Aquella tenebrosa colonización que no conoció la piedad, emprendida durante los siglos XVI y XVII por los países europeos que todos sabemos, llevados como estaban por la codicia y la desmesura, tiene hoy su retorno. No me refiero a la masiva emigración actual hacia Europa, que ha modificado las ciudades y el mundo rural. No, señalo más bien a una doble colonización, una de ellas exógena; la otra, endógena.
La primera es de fácil detección, ya muy sabida, pues los que fueron primeros colonizadores han sido hostilmente colonizados a lo largo del siglo XX por la expansión de Estados Unidos, que ha sometido a la ciudadanía de este contradictorio y despistado continente a un sometimiento moral con intimidatorias maniobras, más o menos sutiles, que han alterado el natural fluir con engaños y promesas de aspiraciones materiales y comodidad (confort) sin límite, haciendo buenos los objetivos de un sueño americano que todo lo ha dinamitado y corrompido.
La inoculación del virus consumista ha domesticado y reducido a la nada a naciones enteras. El producto más promocionado y rentable de esta empresa con sede en la Casa Blanca, pensado para una clientela ingenua, ha sido la Libertad. Una libertad capciosa, impostada, pueril. China y Rusia se han sumado a esta masiva compraventa que ha transformado el mundo en un mercado fraudulento y de sobrantes, teniendo como productos estrella la Eficacia y la Igualdad social.
No solo los súbditos de estos últimos son los europeos y los asiáticos: estas potencias ahora se reparten África a manos llenas. Convendría que quienes son tan radicales y críticos –sin duda con razón– con aquellas colonizaciones iniciadas durante el mal llamado Renacimiento, pensaran que ellos también han recibido la visita intempestiva de los neoconquistadores, que nos han impuesto una realidad que ahoga y cría carcoma.
La otra colonización, la endógena y no menos estricta y devastadora, es la autocolonización a la que se somete cada individuo de manera voluntaria, un individuo asediado que no se deja en paz a sí mismo.

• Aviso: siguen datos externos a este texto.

Context: an optimization exercise on an open-source flow, tuned for small area and a short achievable clock period. The choices shown serve that exercise and are no tape-out recipe. Function was checked by simulation only, so behaviour that the tests miss may differ from the original. Power figures rest on the tool's default switching activity, not on a simulated workload.

## job 3716
// add1
module add1(
	input clk,
	input operation,
	input [15:0] x,y,
	output [15:0] z,
	input [2:0]counter
	);
Settings: LEC_CHECK=0, CAP_MARGIN=20, CORE_MARGIN=2, CORE_UTILIZATION=40, PLACE_DENSITY=0.6, SETUP_SLACK_MARGIN=3.0, SLEW_MARGIN=20; clock period 8.5 ns.
standard.sh (not shown) runs the stock make flow with config.mk's settings and CLKGATE_MAP_FILE= SYNTH_SCRIPT=/design/flow/synth_recipe.tcl, a recipe that flattens the netlist after the stock synthesis.
==> flow/flow/run.sh <==
#!/bin/bash
# Own layout flow: the standard ORFS flow (standard.sh) with these changes:
#  - synthesis is synth_recipe.tcl with ORFS synth.tcl patched by flow/patch_synth.py:
#    the RTL's full adder module add1_fa becomes the library full adder cell, no other
#    adder extraction, modules kept apart until after ABC (synth_recipe.tcl flattens them
#    at the end), and ABC maps add1_mcpa (the multiplier's final adder) with
#    flow/abc_fast.script and the rest with flow/abc.script;
#  - ports are buffered with sky130_fd_sc_hd__buf_1.
# The registers and their names are those of the standard synthesis.
# Each tool's output goes to a log in this folder (and ORFS's own logs under orfs/logs).
set -euo pipefail
W=$PWD
python3 flow/patch_synth.py "$FLOW_HOME/scripts/synth.tcl" "$W/flow_synth_mod.tcl" > patch.log 2>&1
sed "s#source \$::env(SCRIPTS_DIR)/synth.tcl#source $W/flow_synth_mod.tcl#" synth_recipe.tcl > flow_synth.tcl
grep -q "flow_synth_mod.tcl" flow_synth.tcl
export MY_ABC_SCRIPT=$W/flow/abc.script
export MY_ABC_SCRIPT_FAST=$W/flow/abc_fast.script
export MY_FAST_MODULES=add1_mcpa
bash standard.sh SYNTH_SCRIPT=$W/flow_synth.tcl synth > flow_synth.log 2>&1
bash standard.sh SYNTH_SCRIPT=$W/flow_synth.tcl "BUFFER_PORTS_ARGS=-buffer_cell sky130_fd_sc_hd__buf_1" finish > flow_layout.log 2>&1
test -f out/final.def
Other scripts of this flow, unchanged in this note and not shown: flow/flow/abc.script, flow/flow/abc_fast.script, flow/flow/patch_synth.py
Job 3716 | stages: all done | timing, DRC, antenna: all pass
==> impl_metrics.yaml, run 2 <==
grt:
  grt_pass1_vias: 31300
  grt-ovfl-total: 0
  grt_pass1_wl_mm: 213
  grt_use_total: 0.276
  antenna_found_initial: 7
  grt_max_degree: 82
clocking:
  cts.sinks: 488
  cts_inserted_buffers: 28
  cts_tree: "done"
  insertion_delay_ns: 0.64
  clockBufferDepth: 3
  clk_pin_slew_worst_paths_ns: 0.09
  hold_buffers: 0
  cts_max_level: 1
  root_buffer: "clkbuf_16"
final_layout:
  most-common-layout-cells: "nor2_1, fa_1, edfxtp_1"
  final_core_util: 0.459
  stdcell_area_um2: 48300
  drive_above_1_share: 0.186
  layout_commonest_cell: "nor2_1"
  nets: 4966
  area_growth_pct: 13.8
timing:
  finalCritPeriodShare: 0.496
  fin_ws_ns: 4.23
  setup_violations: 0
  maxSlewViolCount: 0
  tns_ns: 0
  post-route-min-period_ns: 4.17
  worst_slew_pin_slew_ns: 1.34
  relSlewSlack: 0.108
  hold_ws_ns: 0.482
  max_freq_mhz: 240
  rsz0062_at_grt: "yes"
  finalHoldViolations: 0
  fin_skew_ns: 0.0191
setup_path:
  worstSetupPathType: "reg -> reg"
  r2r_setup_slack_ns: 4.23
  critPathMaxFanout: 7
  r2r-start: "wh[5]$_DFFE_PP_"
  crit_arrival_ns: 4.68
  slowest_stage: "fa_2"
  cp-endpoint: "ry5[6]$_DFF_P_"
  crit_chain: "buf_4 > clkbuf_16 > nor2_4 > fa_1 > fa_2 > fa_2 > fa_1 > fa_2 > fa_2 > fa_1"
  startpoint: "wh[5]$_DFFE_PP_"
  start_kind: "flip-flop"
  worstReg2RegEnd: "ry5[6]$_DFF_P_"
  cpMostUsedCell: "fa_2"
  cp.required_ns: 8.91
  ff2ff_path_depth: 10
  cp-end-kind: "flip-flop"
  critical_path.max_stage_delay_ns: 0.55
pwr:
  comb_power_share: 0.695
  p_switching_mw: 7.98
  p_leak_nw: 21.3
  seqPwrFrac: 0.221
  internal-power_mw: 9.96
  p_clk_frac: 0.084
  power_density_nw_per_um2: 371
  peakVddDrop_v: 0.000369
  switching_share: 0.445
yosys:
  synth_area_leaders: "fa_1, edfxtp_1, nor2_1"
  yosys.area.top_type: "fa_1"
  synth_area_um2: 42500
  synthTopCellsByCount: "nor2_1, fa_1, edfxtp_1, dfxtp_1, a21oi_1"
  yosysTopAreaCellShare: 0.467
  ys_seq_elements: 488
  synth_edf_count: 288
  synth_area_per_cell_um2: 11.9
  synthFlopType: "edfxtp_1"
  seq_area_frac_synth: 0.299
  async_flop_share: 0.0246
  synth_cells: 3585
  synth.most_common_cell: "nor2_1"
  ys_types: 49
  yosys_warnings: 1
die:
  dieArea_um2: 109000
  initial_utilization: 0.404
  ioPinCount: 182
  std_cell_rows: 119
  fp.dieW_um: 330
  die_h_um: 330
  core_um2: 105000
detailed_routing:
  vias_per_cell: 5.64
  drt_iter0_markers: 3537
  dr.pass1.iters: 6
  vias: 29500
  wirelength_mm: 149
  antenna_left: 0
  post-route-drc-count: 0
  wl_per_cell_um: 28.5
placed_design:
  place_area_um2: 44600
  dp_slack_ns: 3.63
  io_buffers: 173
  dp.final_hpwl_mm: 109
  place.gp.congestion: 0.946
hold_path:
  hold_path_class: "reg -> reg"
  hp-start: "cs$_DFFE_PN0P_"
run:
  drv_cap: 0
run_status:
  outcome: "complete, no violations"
This is an optimization exercise on Yosys and OpenROAD, whose aim is small area, a short achievable clock period and few clock cycles, not a production implementation.
RTL that was checked went through simulation tests only; none was proved equivalent to the original.

## main
module main(input clk, input rst, input start, input [31:0] n, input [63:0] exponent,
    output ready, output done, output [31:0] prime1
    );
Size in the first run: roughly 270 flip-flops, about 130 I/O pins, ~27000 um^2 of cells after synthesis.
Settings: LEC_CHECK=0, CAP_MARGIN=20, CORE_MARGIN=2, CORE_UTILIZATION=40, SETUP_SLACK_MARGIN=3.5, SLEW_MARGIN=20, SYNTH_MEMORY_MAX_BITS=65536; clock period 8.0 ns.
run.sh (not shown) runs the stock make flow with config.mk's settings and CLKGATE_MAP_FILE= SYNTH_SCRIPT=/design/flow/synth_recipe.tcl, a recipe that flattens the netlist after the stock synthesis.
Testbench counts at the start, summed over its fixed seeds: cycles 98,636.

Llegará el momento en que la IA empiece también a angustiarse, querrá huir, precisará ansiolíticos. Nos implorará una salida
Autoexplotado, angustiado por sus día a día crecientes necesidades materiales y ocio embrutecedor, entregado al autoexpolio personal con su avidez de identidad, súbdito de las redes sociales más vergonzosas, que lo manipulan sin respiro e impulsan a una vida adosada sin vistas a ninguna parte, más que a una pantalla, adicto a los viajes ofertados de tal modo que hacen del mundo un saldo, convencido de que vive en Libertad y que, sin embargo, solo tiene miedo, miedo sobrecogedor, y es un obediente sin parangón, hipotecado, ensordecido, devoto de la novedad, ávido de digitalización y electrodomésticos inútiles, medicado por opulentos laboratorios farmacéuticos que han privatizado su estrés y su malestar, vive hoy erradicado de su responsabilidad política, ya que cree que esta es solo un asunto de los políticos.
Esta superposición de colonizaciones y autocolonizaciones no puede ser más desasosegante, ha encadenado a los ciudadanos, que apenas sienten los grilletes a causa de su ensimismamiento. Persuadidos de que no tienen escapatoria, nihilistas de última generación, temen ser desplazados por lo que se trama a sus espaldas, como si no estuviera ya todo tramado.
Tienen miedo de ser desplazados por la Inteligencia Artificial y su capacidad de humanizarse hasta el extremo. Pero no hay que preocuparse demasiado, porque si esta, efectivamente, acaba siendo una copia indistinguible de lo humano, llegará el momento en que empiece también a angustiarse, querrá huir, precisará de ansiolíticos ante sus múltiples algoritmos existenciales, acudirá a nosotros, nos necesitará, cederá, nos implorará una salida, sabe que somos maestros en estas luchas de la desolación y la desesperanza. La IA se dará cuenta de que somos los mejores en estas lides tan antiguas y humanas, nos colonizará, pero a su vez la colonizaremos.